This is an optimization exercise on Yosys and OpenROAD, whose aim is small area and few clock cycles, not a production implementation. Function was checked by simulation only, so behaviour that the tests miss may differ from the original. Power is estimated from default activity; no workload was simulated.

== run A ==
==> flow/design.v <==
module crc16_x25_byte (
    input  wire [15:0] crc_in,
    input  wire [7:0]  data,
    output reg  [15:0] crc_out
);
    integer i;
    reg [15:0] c;
    always @(*) begin
        c = crc_in ^ {8'h00, data};
        for (i = 0; i < 8; i = i + 1) begin
            if (c[0])
                c = (c >> 1) ^ 16'h8408;
            else
                c = c >> 1;
        end
        crc_out = c;
    end
endmodule
module hdlc_rx32 (
    input  wire        clk,
    input  wire        rst,
    input  wire        rx_valid,
    output wire        rx_ready,
    input  wire [31:0] rx_data,
    input  wire  [2:0] rx_len,
    input  wire        rx_clear,
    output wire        pl_valid,
    input  wire        pl_ready,
    output wire [31:0] pl_data,
    output wire  [2:0] pl_len,
    output wire        pl_end,
    output wire        pl_crc_ok,
    output wire        pl_abort
);
    localparam [7:0]  FLAG = 8'h7E;
    localparam [7:0]  ESC  = 8'h7D;
    localparam [15:0] RESIDUE = 16'hF0B8;
    reg        open_r;      
    reg        ne_r;        
    reg        esc_r;       
    reg  [1:0] hc_r;        
    reg  [7:0] h0_r;        
    reg  [7:0] h1_r;        
    reg [15:0] crc_r;       
    reg        half_r;      
    wire [15:0] b = half_r ? rx_data[31:16] : rx_data[15:0];
    wire [7:0]  b0 = b[7:0];
    wire [7:0]  b1 = b[15:8];
    wire        in0 = 1'b1;                                   
    wire        in1 = half_r ? rx_len[2] : (rx_len[2] | rx_len[1]);
    wire        more = !half_r && (rx_len[2] | (&rx_len[1:0]));   
    wire f0 = in0 && (b0 == FLAG);
    wire f1 = in1 && (b1 == FLAG);
    wire x0 = (b0 == ESC);
    wire x1 = (b1 == ESC);
    wire end0  = f0 && open_r && ne_r;
    wire bd0   = !f0 && open_r;                   
    wire i0    = bd0 && !esc_r && x0;             
    wire v0    = bd0 && !i0;                      
    wire [7:0] u0 = b0 ^ {2'b00, esc_r, 5'b00000};
    wire o1    = f0 || open_r;                    
    wire n1    = !f0 && (ne_r || bd0);            
    wire e1    = i0;                              
    wire end1  = f1 && o1 && n1;
    wire bd1   = in1 && !f1 && o1;
    wire i1    = bd1 && !e1 && x1;
    wire v1    = bd1 && !i1;
    wire [7:0] u1 = b1 ^ {2'b00, e1, 5'b00000};
    wire has_end = end0 || end1;
    wire hin  = !f0 || end0;                      
    wire [1:0] hce = hin ? hc_r : 2'd0;
    wire       v1n = v1 && !end0;
    reg  [2:0] nemit;
    reg        tge2;
    always @(*) begin
        case ({hce, v0, v1n})
            4'b00_00:                     begin tge2 = 1'b0; nemit = 3'd0; end
            4'b00_01, 4'b00_10, 4'b01_00: begin tge2 = 1'b0; nemit = has_end ? 3'd1 : 3'd0; end
            4'b00_11, 4'b01_01, 4'b01_10, 4'b10_00: begin tge2 = 1'b1; nemit = 3'd0; end
            4'b01_11, 4'b10_01, 4'b10_10: begin tge2 = 1'b1; nemit = 3'd1; end
            4'b10_11:                     begin tge2 = 1'b1; nemit = 3'd2; end
            default:                      begin tge2 = 1'b1; nemit = 3'd0; end
        endcase
    end
    wire [7:0] slot0 = (hce == 2'd2) ? h0_r : (hce == 2'd1) ? h1_r : u0;
    assign pl_data = {b, h1_r, slot0};
    wire [15:0] cs0, cs1;
    wire [15:0] ca0 = crc_r;
    crc16_x25_byte u_s0 (.crc_in(ca0), .data(u0), .crc_out(cs0));
    wire [15:0] ca1 = f0 ? 16'hFFFF : (v0 ? cs0 : ca0);
    crc16_x25_byte u_s1 (.crc_in(ca1), .data(u1), .crc_out(cs1));
    wire [15:0] ca2 = f1 ? 16'hFFFF : (v1 ? cs1 : ca1);
    wire esc_at_end = end0 ? esc_r : e1;
    wire crc_good = ((end0 ? ca0 : ca1) == RESIDUE) && !esc_at_end && tge2;
    wire ev = rx_clear ? (open_r && ne_r) : (has_end || nemit != 3'd0);
    assign pl_valid  = rx_valid && ev;
    assign pl_len    = rx_clear ? 3'd0 : nemit;
    assign pl_end    = rx_clear || has_end;
    assign pl_crc_ok = !rx_clear && crc_good;
    assign pl_abort  = rx_clear;
    wire go = rx_valid && (!ev || pl_ready);
    assign rx_ready = (!ev || pl_ready) && (rx_clear || !more);
    wire o2 = f1 || o1;
    wire n2 = !f1 && (n1 || bd1);
    wire e2 = f1 ? 1'b0 : (bd1 ? i1 : e1);
    wire [2:0] kb = f1 ? 3'd0 :
                    f0 ? {2'b00, v1} :
                    {1'b0, hc_r} + {2'b00, v0} + {2'b00, v1};
    always @(posedge clk) begin
        if (rst) begin
            open_r <= 1'b0;
            hc_r   <= 2'd0;
            half_r <= 1'b0;
        end else if (go) begin
            if (rx_clear) begin
                open_r <= 1'b0;
                half_r <= 1'b0;
            end else begin
                open_r <= o2;
                ne_r   <= n2;
                esc_r  <= e2;
                hc_r   <= (kb >= 3'd2) ? 2'd2 : kb[1:0];
                crc_r  <= ca2;
                if (v1) begin
                    h0_r <= v0 ? u0 : h1_r;
                    h1_r <= u1;
                end else if (v0) begin
                    h0_r <= h1_r;
                    h1_r <= u0;
                end
                half_r <= more;
            end
        end
    end
endmodule
export LEC_CHECK = 0
export CAP_MARGIN = 20
export CORE_MARGIN = 2
export CORE_UTILIZATION = 40
export CTS_CLUSTER_DIAMETER = 200
export CTS_CLUSTER_SIZE = 50
export SLEW_MARGIN = 20
create_clock -name core_clock -period 5.5 [get_ports {clk}]
standard.sh (not shown) runs the stock make flow with config.mk's settings and CLKGATE_MAP_FILE= SYNTH_SCRIPT=/design/flow/synth_recipe.tcl, a recipe that flattens the netlist after the stock synthesis.
==> flow/flow/run.sh <==
#!/bin/bash
# Layout flow: the standard flow (standard.sh, ORFS synth to finish) with
# two changes:
#  - ABC maps the logic with flow/abc_area.script (structural choices, then
#    delay mapping with area recovery) in place of ORFS's speed script,
#    which upsizes every gate; synthesis is otherwise unchanged, so the
#    registers are the standard synthesis's;
#  - the port buffers are buf_1 cells instead of the default buffer cell.
# Each step's full log stays in orfs/logs/; make's own output goes to
# flow_make.log in the work folder.
set -euo pipefail
W=$PWD
rm -rf "$W/scripts_local"
cp -r "$FLOW_HOME/scripts" "$W/scripts_local"
cp "$W/flow/abc_area.script" "$W/scripts_local/abc_speed.script"
bash "$W/standard.sh" SCRIPTS_DIR="$W/scripts_local" \
    BUFFER_PORTS_ARGS="-buffer_cell sky130_fd_sc_hd__buf_1" GPL_KEEP_OVERFLOW=0 finish \
    > "$W/flow_make.log" 2>&1
==> flow/flow/abc_area.script <==
&get -n
&st
&dch
&nf -R 1000
&put
topo
Testbench counts of run A, summed over its fixed seeds: cycles 49,670.
What run B does differently from run A at the input level:
- clearing CTS_CLUSTER_SIZE, which used to be 50
- clearing CTS_CLUSTER_DIAMETER, which used to be 200
- swapping 20 for 0 in SLEW_MARGIN
- swapping 20 for 0 in CAP_MARGIN
--- a/flow/flow/run.sh
+++ b/flow/flow/run.sh
@@ -15,4 +15,4 @@
 cp "$W/flow/abc_area.script" "$W/scripts_local/abc_speed.script"
 bash "$W/standard.sh" SCRIPTS_DIR="$W/scripts_local" \
-    BUFFER_PORTS_ARGS="-buffer_cell sky130_fd_sc_hd__buf_1" GPL_KEEP_OVERFLOW=0 finish \
+    BUFFER_PORTS_ARGS="-buffer_cell sky130_fd_sc_hd__buf_1" finish \
     > "$W/flow_make.log" 2>&1
Findings:
Max fraction of standard cell area that is sequential across run B and run A: run B. Combinational power ends up lower on run A. Between run B and run A, non-clock buffer count is higher for run B, run A comes in under that. Run B vs. run A: number of failing hold endpoints at the final stage closely matched the old numbers; setup slack after placement increased by 1.68 ns relative to the old numbers. Compared with run A, run B shows a standard cell area after detailed placement that is about 5.3% higher. Post-layout worst setup margin: lower on run A. Largest net degree at the start of global routing: run B < run A. On total power, run B does better than run A.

====================

Above are the entries. Copy exactly the part that opens with the line containing "#!/bin/bash" and closes with the line containing "delay mapping with", and no more.

#!/bin/bash
# Layout flow: the standard flow (standard.sh, ORFS synth to finish) with
# two changes:
#  - ABC maps the logic with flow/abc_area.script (structural choices, then
#    delay mapping with area recovery) in place of ORFS's speed script,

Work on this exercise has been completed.